Mitchell and Newlyn Halt (Pansmoren hag Eglosnywlin) serving the villages of Mitchell and St Newlyn East opened on 14 August 1905. It had a single wooden platform on the left of trains going to Newquay, but this was later replaced by a concrete platform. The platform and waiting shelter may still survive amongst the undergrowth just across the road from the terminus of the Lappa Valley Railway, but are now inaccessible.

The 15 in gauge Lappa Valley Railway now runs on the trackbed near here.

Trewerry and Trerice Halt (Treveri ha Trerys) was opened on 14 August 1905. It had a single platform on the right of trains heading towards Newquay and was situated just west of the level crossing, east of which a siding was provided until 5 September 1948. The platform was timber-built but was later replaced by a concrete structure.

Trevemper Siding served an industrial factory; it was on a short section of the Treffry Tramways route that was by-passed when the main line was improved. After closure of the line on 4 February 1963, the Siding and the route to Tolcarn was retained until final closure on 28 October 1963.

Tolcarn Junction was a triangular junction before the time of the Truro line; it was a legacy of the Cornwall Mineral Railways traffic from East Wheal Rose to Fowey. The spur avoiding Newquay was called Treloggan Curve, and the junction nearest Perranporth was Lane Junction; that nearest Par was Newquay Junction or Treloggan Junction; that nearest Newquay was Tolcarn Junction.

Treloggan curve had been taken out of use in 1888, but it was reinstated in 1931 for the purpose of turning engines when the station turntable was abolished to enable enlargement of the siding facilities. The line from Tolcarn Junction to Newquay remained single until March 1946.

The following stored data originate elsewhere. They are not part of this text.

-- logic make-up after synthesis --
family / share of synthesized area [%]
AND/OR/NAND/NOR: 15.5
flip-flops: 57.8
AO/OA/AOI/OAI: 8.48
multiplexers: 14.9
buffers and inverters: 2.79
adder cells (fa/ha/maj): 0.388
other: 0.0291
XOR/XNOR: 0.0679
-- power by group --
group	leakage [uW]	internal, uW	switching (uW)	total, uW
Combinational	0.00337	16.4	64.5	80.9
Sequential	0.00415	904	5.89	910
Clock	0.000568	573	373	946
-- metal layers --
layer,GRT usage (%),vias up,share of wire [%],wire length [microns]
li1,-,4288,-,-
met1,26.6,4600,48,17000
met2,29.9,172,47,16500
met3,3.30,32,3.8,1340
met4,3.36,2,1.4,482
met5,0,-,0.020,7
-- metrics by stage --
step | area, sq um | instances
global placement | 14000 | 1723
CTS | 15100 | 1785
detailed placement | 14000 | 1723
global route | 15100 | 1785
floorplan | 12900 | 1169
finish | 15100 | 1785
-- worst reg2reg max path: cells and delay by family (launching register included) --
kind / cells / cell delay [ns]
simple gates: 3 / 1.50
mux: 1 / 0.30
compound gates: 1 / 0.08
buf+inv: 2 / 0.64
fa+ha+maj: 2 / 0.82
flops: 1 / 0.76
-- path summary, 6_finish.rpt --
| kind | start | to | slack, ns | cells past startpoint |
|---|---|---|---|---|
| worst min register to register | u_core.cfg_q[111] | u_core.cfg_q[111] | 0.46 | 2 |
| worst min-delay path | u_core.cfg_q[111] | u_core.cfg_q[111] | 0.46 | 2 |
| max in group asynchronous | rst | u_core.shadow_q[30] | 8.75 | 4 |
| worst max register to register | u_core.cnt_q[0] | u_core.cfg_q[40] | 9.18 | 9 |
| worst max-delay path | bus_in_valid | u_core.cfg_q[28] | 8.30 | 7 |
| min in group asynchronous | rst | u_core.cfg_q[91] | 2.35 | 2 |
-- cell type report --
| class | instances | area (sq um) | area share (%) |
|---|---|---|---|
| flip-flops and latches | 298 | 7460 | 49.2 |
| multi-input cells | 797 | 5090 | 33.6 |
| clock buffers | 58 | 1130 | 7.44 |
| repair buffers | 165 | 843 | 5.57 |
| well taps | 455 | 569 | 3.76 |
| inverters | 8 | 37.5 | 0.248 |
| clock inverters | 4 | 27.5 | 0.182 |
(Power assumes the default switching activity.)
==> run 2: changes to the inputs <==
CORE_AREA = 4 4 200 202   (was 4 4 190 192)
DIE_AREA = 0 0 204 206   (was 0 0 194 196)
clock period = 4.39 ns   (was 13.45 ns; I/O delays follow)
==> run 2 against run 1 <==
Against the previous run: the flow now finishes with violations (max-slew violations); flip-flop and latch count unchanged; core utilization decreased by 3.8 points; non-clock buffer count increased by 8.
===== config.mk =====
export PLATFORM = sky130hd
export DESIGN_NAME = alu_stim_seq_flat
export DESIGN_NICKNAME = d
export VERILOG_FILES = /design/src/rtl/alu_stim_pkg.sv /design/src/rtl/alu_stim_seq_if.sv /design/src/rtl/alu_dwell_cnt.sv /design/src/rtl/alu_stim_seq.sv /design/src/flat_wrapper.sv
export SDC_FILE = /design/constraint.sdc
export NUM_CORES = 1
export LEC_CHECK = 0
export BUFFER_PORTS_ARGS = -buffer_cell sky130_fd_sc_hd__buf_2
export CAP_MARGIN = 15
export CORE_MARGIN = 1
export CORE_UTILIZATION = 46
export DETAILED_ROUTE_END_ITERATION = 16
export GPL_ROUTABILITY_DRIVEN = 0
export GPL_TIMING_DRIVEN = 0
export PLACE_DENSITY_LB_ADDON = 0.3
export SYNTH_ARGS = -nofsm -noshare
export SYNTH_HDL_FRONTEND = slang
export SYNTH_SLANG_ARGS = --single-unit
export TNS_END_PERCENT = 50

===== constraint.sdc =====
create_clock -name clk -period 1.7 [get_ports clk]
set_clock_uncertainty 0.15 [all_clocks]
set_input_delay 0.17 -clock clk [delete_from_list [all_inputs] [get_ports clk]]
set_output_delay 0.17 -clock clk [all_outputs]
set_load 0.02 [all_outputs]

===== src/rtl/alu_stim_pkg.sv =====
// Shared encodings and defaults for the ALU operand/command sequencer.
package alu_stim_pkg;

  localparam int FUNC_W    = 4;
  localparam int DWELL_DEF = 4;

  localparam logic [3:0] ST_IDLE  = 4'd0;
  localparam logic [3:0] ST_SET_A = 4'd1;
  localparam logic [3:0] ST_LD_A  = 4'd2;
  localparam logic [3:0] ST_SET_B = 4'd3;
  localparam logic [3:0] ST_LD_B  = 4'd4;
  localparam logic [3:0] ST_SET_F = 4'd5;
  localparam logic [3:0] ST_LD_R  = 4'd6;
  localparam logic [3:0] ST_CAPT  = 4'd7;
  localparam logic [3:0] ST_RSP   = 4'd8;
  localparam logic [3:0] ST_DONE  = 4'd9;

  typedef enum logic [3:0] {
    S_IDLE  = ST_IDLE,
    S_SET_A = ST_SET_A,
    S_LD_A  = ST_LD_A,
    S_SET_B = ST_SET_B,
    S_LD_B  = ST_LD_B,
    S_SET_F = ST_SET_F,
    S_LD_R  = ST_LD_R,
    S_CAPT  = ST_CAPT,
    S_RSP   = ST_RSP,
    S_DONE  = ST_DONE
  } state_e;

  // States that hold the bus stable for a full dwell period
  function automatic logic is_dwell(input state_e s);
    return (s == S_SET_A) || (s == S_SET_B) || (s == S_SET_F) || (s == S_CAPT);
  endfunction

endpackage


===== src/rtl/alu_stim_seq_if.sv =====
// ALU register-load bus plus valid/ready response channel.
interface alu_stim_seq_if #(parameter int WIDTH = 4);
  import alu_stim_pkg::*;

  logic [WIDTH-1:0]  data_out;
  logic              ld_a;
  logic              ld_b;
  logic              ld_r;
  logic [FUNC_W-1:0] func_sel;
  logic [WIDTH:0]    result_in;
  logic              rsp_valid;
  logic              rsp_ready;
  logic [FUNC_W-1:0] rsp_func;
  logic [WIDTH:0]    rsp_data;

  modport master (
    output data_out, ld_a, ld_b, ld_r, func_sel, rsp_valid, rsp_func, rsp_data,
    input  result_in, rsp_ready
  );

  modport slave (
    input  data_out, ld_a, ld_b, ld_r, func_sel, rsp_valid, rsp_func, rsp_data,
    output result_in, rsp_ready
  );

endinterface


===== src/rtl/alu_dwell_cnt.sv =====
// Loadable down-counter; tc is high once DWELL cycles have elapsed since load.
module alu_dwell_cnt #(
  parameter int DWELL = 4
) (
  input  logic clk,
  input  logic rst,
  input  logic load,
  input  logic en,
  output logic tc
);

  localparam int CW = $clog2(DWELL + 1);

  logic [CW-1:0] cnt_q, cnt_d;

  always_comb begin
    cnt_d = cnt_q;
    if (load) begin
      cnt_d = CW'(DWELL - 1);
    end else if (en && (cnt_q != '0)) begin
      cnt_d = cnt_q - 1'b1;
    end
  end

  always_ff @(posedge clk or negedge rst) begin
    if (!rst) cnt_q <= '0;
    else      cnt_q <= cnt_d;
  end

  assign tc = (cnt_q == '0);

endmodule


===== src/rtl/alu_stim_seq.sv =====
// Drives A/B/func and load strobes into an ALU, sweeping every func code and returning
// each result over valid/ready. Optional ALU_STIM_AUTOINC_EN: endless sweeps with A/B stepping.
module alu_stim_seq
  import alu_stim_pkg::*;
#(
  parameter int WIDTH    = 4,
  parameter int NUM_FUNC = 16,
  parameter int DWELL    = DWELL_DEF
) (
  input  logic             clk,
  input  logic             rst,
  input  logic             start,
  input  logic [WIDTH-1:0] a_seed,
  input  logic [WIDTH-1:0] b_seed,
  output logic             busy,
  output logic             done,
  alu_stim_seq_if.master   bus
);

  localparam logic [FUNC_W-1:0] LAST_FUNC = FUNC_W'(NUM_FUNC - 1);

  state_e            state_q, state_d;
  logic [WIDTH-1:0]  a_q, a_d, b_q, b_d, data_q, data_d;
  logic [FUNC_W-1:0] func_q, func_d, rsp_func_q, rsp_func_d;
  logic [WIDTH:0]    rsp_dat_q, rsp_dat_d;
  logic              rsp_vld_q, rsp_vld_d;
  logic              cnt_load, cnt_en, cnt_tc;

  alu_dwell_cnt #(.DWELL(DWELL)) u_dwell (
    .clk  (clk),
    .rst  (rst),
    .load (cnt_load),
    .en   (cnt_en),
    .tc   (cnt_tc)
  );

  always_comb begin
    state_d    = state_q;
    a_d        = a_q;
    b_d        = b_q;
    data_d     = data_q;
    func_d     = func_q;
    rsp_func_d = rsp_func_q;
    rsp_dat_d  = rsp_dat_q;
    rsp_vld_d  = rsp_vld_q;
    case (state_q)
      S_IDLE: if (start) begin
        a_d     = a_seed;
        b_d     = b_seed;
        data_d  = a_seed;
        func_d  = '0;
        state_d = S_SET_A;
      end
      S_SET_A: if (cnt_tc) state_d = S_LD_A;
      S_LD_A: begin
        data_d  = b_q;
        state_d = S_SET_B;
      end
      S_SET_B: if (cnt_tc) state_d = S_LD_B;
      S_LD_B:  state_d = S_SET_F;
      S_SET_F: if (cnt_tc) state_d = S_LD_R;
      S_LD_R:  state_d = S_CAPT;
      S_CAPT: if (cnt_tc) begin
        rsp_dat_d  = bus.result_in;
        rsp_func_d = func_q;
        rsp_vld_d  = 1'b1;
        state_d    = S_RSP;
      end
      S_RSP: if (bus.rsp_ready) begin
        rsp_vld_d = 1'b0;
        if (func_q == LAST_FUNC) begin
`ifdef ALU_STIM_AUTOINC_EN
          a_d     = a_q + 1'b1;
          if (&a_q) b_d = b_q + 1'b1;
          data_d  = a_q + 1'b1;
          func_d  = '0;
          state_d = S_SET_A;
`else
          state_d = S_DONE;
`endif
        end else begin
          func_d  = func_q + 1'b1;
          state_d = S_SET_F;
        end
      end
      // Sweep restarts only after start has been seen low
      S_DONE: if (!start) state_d = S_IDLE;
      default: state_d = S_IDLE;
    endcase
  end

  assign cnt_load = is_dwell(state_d) && (state_d != state_q);
  assign cnt_en   = is_dwell(state_q);

  always_ff @(posedge clk or negedge rst) begin
    if (!rst) begin
      state_q    <= S_IDLE;
      a_q        <= '0;
      b_q        <= '0;
      data_q     <= '0;
      func_q     <= '0;
      rsp_func_q <= '0;
      rsp_dat_q  <= '0;
      rsp_vld_q  <= 1'b0;
    end else begin
      state_q    <= state_d;
      a_q        <= a_d;
      b_q        <= b_d;
      data_q     <= data_d;
      func_q     <= func_d;
      rsp_func_q <= rsp_func_d;
      rsp_dat_q  <= rsp_dat_d;
      rsp_vld_q  <= rsp_vld_d;
    end
  end

  assign bus.data_out  = data_q;
  assign bus.func_sel  = func_q;
  assign bus.ld_a      = (state_q == S_LD_A);
  assign bus.ld_b      = (state_q == S_LD_B);
  assign bus.ld_r      = (state_q == S_LD_R);
  assign bus.rsp_valid = rsp_vld_q;
  assign bus.rsp_func  = rsp_func_q;
  assign bus.rsp_data  = rsp_dat_q;
  assign busy          = (state_q != S_IDLE) && (state_q != S_DONE);
  assign done          = (state_q == S_DONE);

endmodule


===== src/flat_wrapper.sv =====
// flat-port wrapper written by rule: the top's interface ports become plain ports
module alu_stim_seq_flat import alu_stim_pkg::*;
#(
  parameter int WIDTH    = 4,
  parameter int NUM_FUNC = 16,
  parameter int DWELL    = DWELL_DEF
)
  (clk, rst, start, a_seed, b_seed, busy, done, bus_data_out, bus_ld_a, bus_ld_b, bus_ld_r, bus_func_sel, bus_rsp_valid, bus_rsp_func, bus_rsp_data, bus_result_in, bus_rsp_ready);
  alu_stim_seq_if #(.WIDTH(WIDTH)) bus_i ();
  input  logic clk;
  input  logic rst;
  input  logic start;
  input  logic [WIDTH-1:0] a_seed;
  input  logic [WIDTH-1:0] b_seed;
  output logic busy;
  output logic done;
  output wire logic [$bits(bus_i.data_out)-1:0] bus_data_out;
  output wire logic [$bits(bus_i.ld_a)-1:0] bus_ld_a;
  output wire logic [$bits(bus_i.ld_b)-1:0] bus_ld_b;
  output wire logic [$bits(bus_i.ld_r)-1:0] bus_ld_r;
  output wire logic [$bits(bus_i.func_sel)-1:0] bus_func_sel;
  output wire logic [$bits(bus_i.rsp_valid)-1:0] bus_rsp_valid;
  output wire logic [$bits(bus_i.rsp_func)-1:0] bus_rsp_func;
  output wire logic [$bits(bus_i.rsp_data)-1:0] bus_rsp_data;
  input wire logic [$bits(bus_i.result_in)-1:0] bus_result_in;
  input wire logic [$bits(bus_i.rsp_ready)-1:0] bus_rsp_ready;
  assign bus_data_out = bus_i.data_out;
  assign bus_ld_a = bus_i.ld_a;
  assign bus_ld_b = bus_i.ld_b;
  assign bus_ld_r = bus_i.ld_r;
  assign bus_func_sel = bus_i.func_sel;
  assign bus_rsp_valid = bus_i.rsp_valid;
  assign bus_rsp_func = bus_i.rsp_func;
  assign bus_rsp_data = bus_i.rsp_data;
  assign bus_i.result_in = bus_result_in;
  assign bus_i.rsp_ready = bus_rsp_ready;
  alu_stim_seq #(.WIDTH(WIDTH), .NUM_FUNC(NUM_FUNC), .DWELL(DWELL)) u_core (.clk(clk), .rst(rst), .start(start), .a_seed(a_seed), .b_seed(b_seed), .busy(busy), .done(done), .bus(bus_i));
endmodule

=== After elaboration in Yosys (flattened, before gate mapping) ===
Index checks and enable logic that the tools add are counted.

* Memories: 0
* Memory bits (read-only): 0
* Bits in latches: 0
* Bits in writable memories: 0
* Output and inout bits: 23
* Bits of input ports: 17
* Register bits: 29
* Word-level logic and storage cells: 72

* Add/sub/neg operators: 2
* Magnitude comparators: 0
* $mul: 0
* Bitwise operators: 0
* Eq/ne operators: 20
* Muxes and demuxes: 20
* Shifts and indexed selects: 0
* Reduce and logical (&&, ||, !) cells: 22
* Divide/modulo/power cells: 0

{| class="wikitable"
|+ Operator list
! operator !! count
|-
| 2-to-1 mux 4 bit || 12
|-
| one-hot mux 4 bit (10 select lines) || 1
|-
| == test 4 x 3 -> 1 bit, second input constant || 6
|-
| one-hot mux 4 bit (2 select lines) || 2
|-
| == test 4 x 2 -> 1 bit, second input constant || 3
|-
| == test 4 bit, second input constant || 3
|-
| == test 4 x 1 -> 1 bit, second input constant || 2
|-
| nonzero test 2 bit || 4
|-
| logical OR 1 bit || 6
|-
| 2-to-1 mux 3 bit || 2
|-
| inequality test 2 bit, second input constant || 3
|-
| AND reduction 2 bit || 3
|-
| adder 4 x 1 -> 4 bit, second input constant || 1
|-
| logical NOT 4 bit || 1
|-
| inequality test 4 bit || 1
|-
| inequality test 4 bit, second input constant || 1
|-
| AND reduction 4 bit || 1
|-
| nonzero test 4 bit || 1
|-
| logical AND 1 bit || 3
|-
| logical NOT 3 bit || 1
|-
| AND reduction 3 bit || 1
|-
| nonzero test 3 bit || 1
|-
| subtractor 3 x 1 -> 3 bit, second input constant || 1
|-
| 2-to-1 mux 1 bit || 2
|-
| other kinds (2) || 2
|}

=== Longest topological paths before layout ===
Gate-level depths: netlist (run 1).

* Word-level depth: 10
* Gate-level depth with buffers: 7
* Mapped depth without buffers: 6

=== Modules after synthesis ===
A second synthesis (run 1) with hierarchy kept.

* Cells, all modules: 133
* Area, all modules: 1422.6 um2

{| class="wikitable"
|+ Modules (own cells, without submodules)
! module !! cells an instance !! instances !! sequential area each (um2) !! area an instance (um2)
|-
| alu_stim_seq || 116 || 1 || 650.6 || 1239.9
|-
| alu_dwell_cnt || 17 || 1 || 75.1 || 182.7
|}

=== Least setup slack after synthesis (run 1) ===
No wires, ideal clock.

* Path type: register to register
* Start: register u_core.state_q[0]
* End: register u_core.data_q[0], in the netlist u_core.bus.data_out[0]
* Path slack: -0.135 ns
* Setup time: 0.164 ns
* Clock period less this slack: 1.835 ns
* Cell stages (with the launch flop): 4
* Buffers on the path: 1
* Data required time: 1.386 ns
* Arrival: 1.520 ns
* Cells stage by stage: dfrtp_1 > buf_2 > nor4b_2 > o21ai_0

* Word-level cells in the longest chain between the ends: 3
* Elaborated cells between the ends (all ways): 6
* Those cells by class: eq/ne (2); mux (1); reduce/logical (3)

{| class="wikitable"
|+ RTL lines
! what !! line !! text
|-
| start: declaration || alu_stim_seq.sv:22 || <nowiki>state_e state_q, state_d;</nowiki>
|-
| start signal: assignment || alu_stim_seq.sv:106 || <nowiki>state_q <= state_d;</nowiki>
|-
| == test 4 x 2 -> 1 bit * || n/a ||
|-
| net bus_ld_a || flat_wrapper.sv:18 || <nowiki>output wire logic [$bits(bus_i.ld_a)-1:0] bus_ld_a;</nowiki>
|-
| nonzero test 2 bit (no line) || n/a ||
|-
| AND reduction 2 bit (no line) || n/a ||
|-
| end signal: assignment || alu_stim_seq.sv:109 || <nowiki>data_q <= data_d;</nowiki>
|-
| end: declaration || alu_stim_seq.sv:23 || <nowiki>logic [WIDTH-1:0] a_q, a_d, b_q, b_d, data_q, data_d;</nowiki>
|}

Mark *: on every way through the listed nets, which the timed path passes. The rest lies on a longest branch.
A chain may end at the register's enable or synchronous reset.

=== Final worst setup path (run 1) ===
* Start: register u_core.state_q[0]
* End: output port bus_ld_b

* Word-level cells in the longest chain between the ends: 1

{| class="wikitable"
|+ RTL lines
! what !! line !! text
|-
| == test 4 x 3 -> 1 bit || alu_stim_seq.sv:120 || <nowiki>assign bus.ld_b = (state_q == S_LD_B);</nowiki>
|-
| end: declaration || flat_wrapper.sv:19 || <nowiki>output wire logic [$bits(bus_i.ld_b)-1:0] bus_ld_b;</nowiki>
|}

Every way passes these cells.

==> results of run 1 <==
==> routing by layer <==
| layer | GRT usage [%] | vias up | share of wire, % |
|---|---|---|---|
| li1 | - | 625 | - |
| met1 | 29.7 | 606 | 43 |
| met2 | 37.8 | 44 | 51 |
| met3 | 7.81 | 4 | 4.7 |
| met4 | 5.78 | 0 | 1.0 |
| met5 | 0 | - | 0 |
==> where the power goes <==
| group | switching (W) | leakage, nW | total, W | internal, W |
|---|---|---|---|---|
| clock | 0.000217 | 0.0314 | 0.000412 | 0.000195 |
| sequential | 0.000134 | 0.367 | 0.00106 | 0.000925 |
| combinational | 0.000804 | 0.681 | 0.00160 | 0.000793 |
==> per-stage QoR <==
stage / instance area (µm²) / worst slack, ps
2_1_floorplan: 1470 / -118
3_3_place_gp: 1710 / -239
3_5_place_dp: 1710 / -263
4_1_cts: 2120 / -118
5_1_grt: 2170 / -228
6_report: 2170 / -125
==> worst reg2reg max path, stage by stage (launching register included) <==
cell and delay (ps):
dfrtp_1 380, buf_6 120, or3b_4 410, o32a_1 200
a211o_1 290, a32oi_1 160
==> kinds of logic (layout without fill, tap and decap cells) <==
family,after synthesis,in the layout,share of synthesized area [%]
AO/OA/AOI/OAI,20,20,9.29
XOR/XNOR,3,3,1.82
adder cells (fa/ha/maj),3,3,2.60
buffers and inverters,12,95,4.25
flip-flops,29,29,50.3
multiplexers,19,19,14.3
AND/OR/NAND/NOR,43,43,17.4
==> registers in the layout, indices dropped and copies added (netlist names) <==
name / count
u_core.bus.func_sel: 4
u_core.bus.rsp_data: 5
u_core.b_q: 4
u_core.bus.rsp_valid: 1
u_core.bus.data_out: 4
u_core.bus.rsp_func: 4
u_core.state_q: 4
u_core.u_dwell.cnt_q: 3
==> how the worst max path moves through the flow <==
stage,end,slack [ps]
after global placement,u_core.bus.func_sel[3],-240
after floorplan,u_core.bus.func_sel[3],-120
final,bus_ld_b,-130
after global routing,bus_ld_b,-230
after CTS,done,-120
after detailed placement,u_core.bus.func_sel[3],-260
==> layout make-up <==
type	instances	share of cell area [%]
Clock buffer	7	2.54
Tap cell	31	1.79
Timing Repair Buffer	76	23.8
Inverter	5	0.865
Multi-Input combinational cell	88	34.6
Buffer	7	2.94
Sequential cell	29	33.4
==> cells in the final DEF (no fill, tap or decap), types with 3 or more instances in the layout <==
master | synthesis | layout
o21ai_0 | 9 | 7
buf_4 | 1 | 28
mux2_2 | 13 | 5
mux2i_1 | 6 | 6
inv_1 | 5 | 3
xor2_1 | 3 | 3
buf_2 | 4 | 36
nor2_1 | 7 | 5
nand2_1 | 12 | 11
nand3_1 | 7 | 5
o21ai_1 | 1 | 3
buf_6 | 1 | 5
clkbuf_4 | 0 | 5
dlygate4sd3_1 | 0 | 13
mux2_4 | 0 | 8
dfrtp_1 | 29 | 29
==> repair_timing <==
item	4_1_cts	5_1_grt
pin swaps	15	4
buffers inserted	19	4
gates cloned	1	0
hold endpoints to repair	41	0
gates resized for setup	24	7
endpoints found under the setup margin	19	30
hold buffers	13	0
==> implementation parameters, run 1 <==
Parameter                              Value

Global route
  Global route overflow    0
  Via count of the first global-routing pass    approximately 1,300
  Wire length of the first global-routing pass    roughly 5.8 mm
  Overall fraction of global-route tracks in use    a little under a quarter
  Initial antenna violation count    0
  Largest net degree at the start of global routing    30

Timing
  Period utilisation layout    107%
  Count of final max-slew check failures    0
  Tightest Pin Transition    approximately 640 ps
  Setup violators final    25
  Clock period minus worst slack    around 1800 ps
  Maximum clock frequency    548 MHz
  Post-Route Setup TNS    -1070 ps
  Rel. slew slack    between 50% and 60%
  Final hold slack    10.1 ps
  Worst-case setup margin in the final layout    -125 ps
  Setup repair after global routing missed its margin    yes
  Final hold vios    0

Critical path
  Kind of end point of the critical path    output port
  FF-to-FF path depth    5
  Total number of cells along the worst setup path    5
  Buffering stage count on the worst path with inverters included    2
  Crit path arrival time    roughly 1500 ps
  Critical path fanouts, max    3
  Launch point of the critical path    u_core.state_q[0]
  Slowest stage cell, crit path    dfrtp_1
  End of the worst register-to-register path    u_core.u_dwell.cnt_q[1]
  Type of the worst setup path    flip-flop to output port
  Critical path data required time    approximately 1400 ps
  Critical R2R Launch    u_core.state_q[1]
  Cell repeated most along the worst path    nor2_1
  Kind of launch point of the worst setup path    flip-flop
  Critical-path cell list    buf_4 > nor2_1 > nand2_1 > nor2_1 > buf_2
  Crit-path max cell delay    approximately 400 ps
  Worst setup slack for register-to-register paths    -100 ps
  Category of cells accounting for the largest share of critical-path delay    simple AND/OR/NAND/NOR gates

Floorplanning
  Overall die area    between 3000 and 4000 µm²
  Die span in y    approximately 58 µm
  IO Pins    40
  Starting utilization of the core area    about half
  Area of the core    about 2900 µm²
  DIE WIDTH    58.0 µm
  Site Rows    19

Placed design
  Input/output buffers    39
  Placed cell count    199
  Placed wire-length estimate    slightly above 2 mm

Finish
  Area of combinational cells with multiple inputs    between 700 and 800 µm²
  Footprint of the flip-flops and latches    ~730 µm²
  Share of the core filled with cells    between 70% and 80%
  Fin nets    ~230
  Layout area overhead    50.6%
  Antenna cells    0
  Final-layout fill cell count    approximately 190
  Fraction of final layout cells with drive strength greater than 1    between 40 and 50%
  Number of non-filler instances in the completed layout    approximately 240

Hold path
  Worst Hold Launch    a_seed[1]
  Cell depth of the worst hold path    3
  Class of the worst hold path    input port to flip-flop
  Hold endpoint    u_core.bus.data_out[1]

Logic synthesis
  Synthesized flop and latch total    29
  Top-count cell post-synth    dfrtp_1
  Post-Syn Area per Cell    around 11 µm²
  Count of unique library cells instantiated by Yosys    36
  Yosys synthesis warning count    0
  Share of the yosys chip area belonging to registers    ~50%
  Netlist area before placement    1440 µm²
  Fraction of post-synthesis cell area in the top cell type by area    between 50% and 60%
  Synth area leader    dfrtp_1
  Commonest cells in the netlist    dfrtp_1 (29), mux2_2 (13), nand2_1 (12)
  Fraction of registers with async set/reset    100%
  Mapped Cells    around 130
  Leading cell types by total area after synthesis    dfrtp_1 (50%), mux2_2 (10%), mux2i_1 (4.2%)
  Synth Net Count    roughly 150
  Main synth FF type    dfrtp_1
  Number of synthesized flops with an enable pin    0

Clocking
  TritonCTS clock tree    done
  Root cell of the clock tree    clkbuf_4
  Maximum clock insertion buffer count    2
  Clock Sinks    29
  Clock Pin Slew Worst Setup and Hold Paths    ~80 ps
  Clock insertion delay at the later pin of the skew report    roughly 320 ps
  H-tree lvl count    2
  TritonCTS buffer count    5

Detailed routing
  Detailed-route wire length    about 3.5 mm
  Post-DR wirelength/cell    around 14 µm
  First-pass iteration count of the detailed router    10
  DRC violation count after routing    3
  Drt via density    5.26
  Count of vias placed by the detailed router    ~1,300
  Residual antenna-violating net count after detailed routing    0
  DRT iter0 DRCs    42

Pwr
  Worst IR drop on VDD    roughly 0.85 mV
  Leakage Power    around 1.1 nW
  Power per standard cell area    1410 nW/µm²
  Post-layout power    roughly 0.0031 W

Run
  # Max-Cap Violations    0

Run status
  Violated checks    DRC, setup timing
  Run status    complete, but fails checks
Note: power is estimated with default switching activity, not from simulation.
==> run 2: changes to the inputs <==
--- a/config.mk
+++ b/config.mk
@@ -12,7 +12,8 @@
 export DETAILED_ROUTE_END_ITERATION = 16
 export GPL_ROUTABILITY_DRIVEN = 0
 export GPL_TIMING_DRIVEN = 0
-export PLACE_DENSITY_LB_ADDON = 0.3
+export MAX_ROUTING_LAYER = met4
+export PLACE_DENSITY = 0.77
 export SYNTH_ARGS = -nofsm -noshare
 export SYNTH_HDL_FRONTEND = slang
 export SYNTH_SLANG_ARGS = --single-unit
==> run 2 against run 1 <==
Compared with the run above:
- the flow finishes with violations (DRC, hold timing, setup timing)
- register-to-register slack got worse by 100 ps
- combinational power rose by 2%
- sequential power rose by 5%
- clock-buffer cell count fell by 2
- clock power fell by 11%
- global-route usage rose by 1.7 points
- sequential share of layout area rose by 0.58 points
- total power rose by 1.7%
- first-iteration DRC count rose by 55%
- fmax fell by 4.0%
- routed wire length rose by 21%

Newquay Station (Trewynblustri)

The Newquay Railway was opened in 1846 and a passenger service provided to Fowey from 20 June 1876. The station was rebuilt with three platforms to accommodate the opening of the Truro and Newquay line; the new facilities came into use on 7 June 1905. It has since been reduced to a single track. It continues to serve Atlantic Coast Line trains from and a number of long-distance services on summer Saturdays.

===Gradients===
The line was steeply graded. Leaving Chacewater it climbed at 1 in 72 / 1 in 60 to Mount Hawke; it descended from St Agnes at 1 in 60 / 1 in 99, steepening to 2 mi at 1 in 51 / 1 in 47 after Mithian. Leaving Perranporth it climbed for 3 miles at 1 in 64 / 1 in 45 to a summit just short of Shepherds, from where it descended for 3 mi at 1 in 45 to a location beyond Mitchell and Newlyn. Still falling to beyond Trewerry, the last 3 mi were relatively gentle.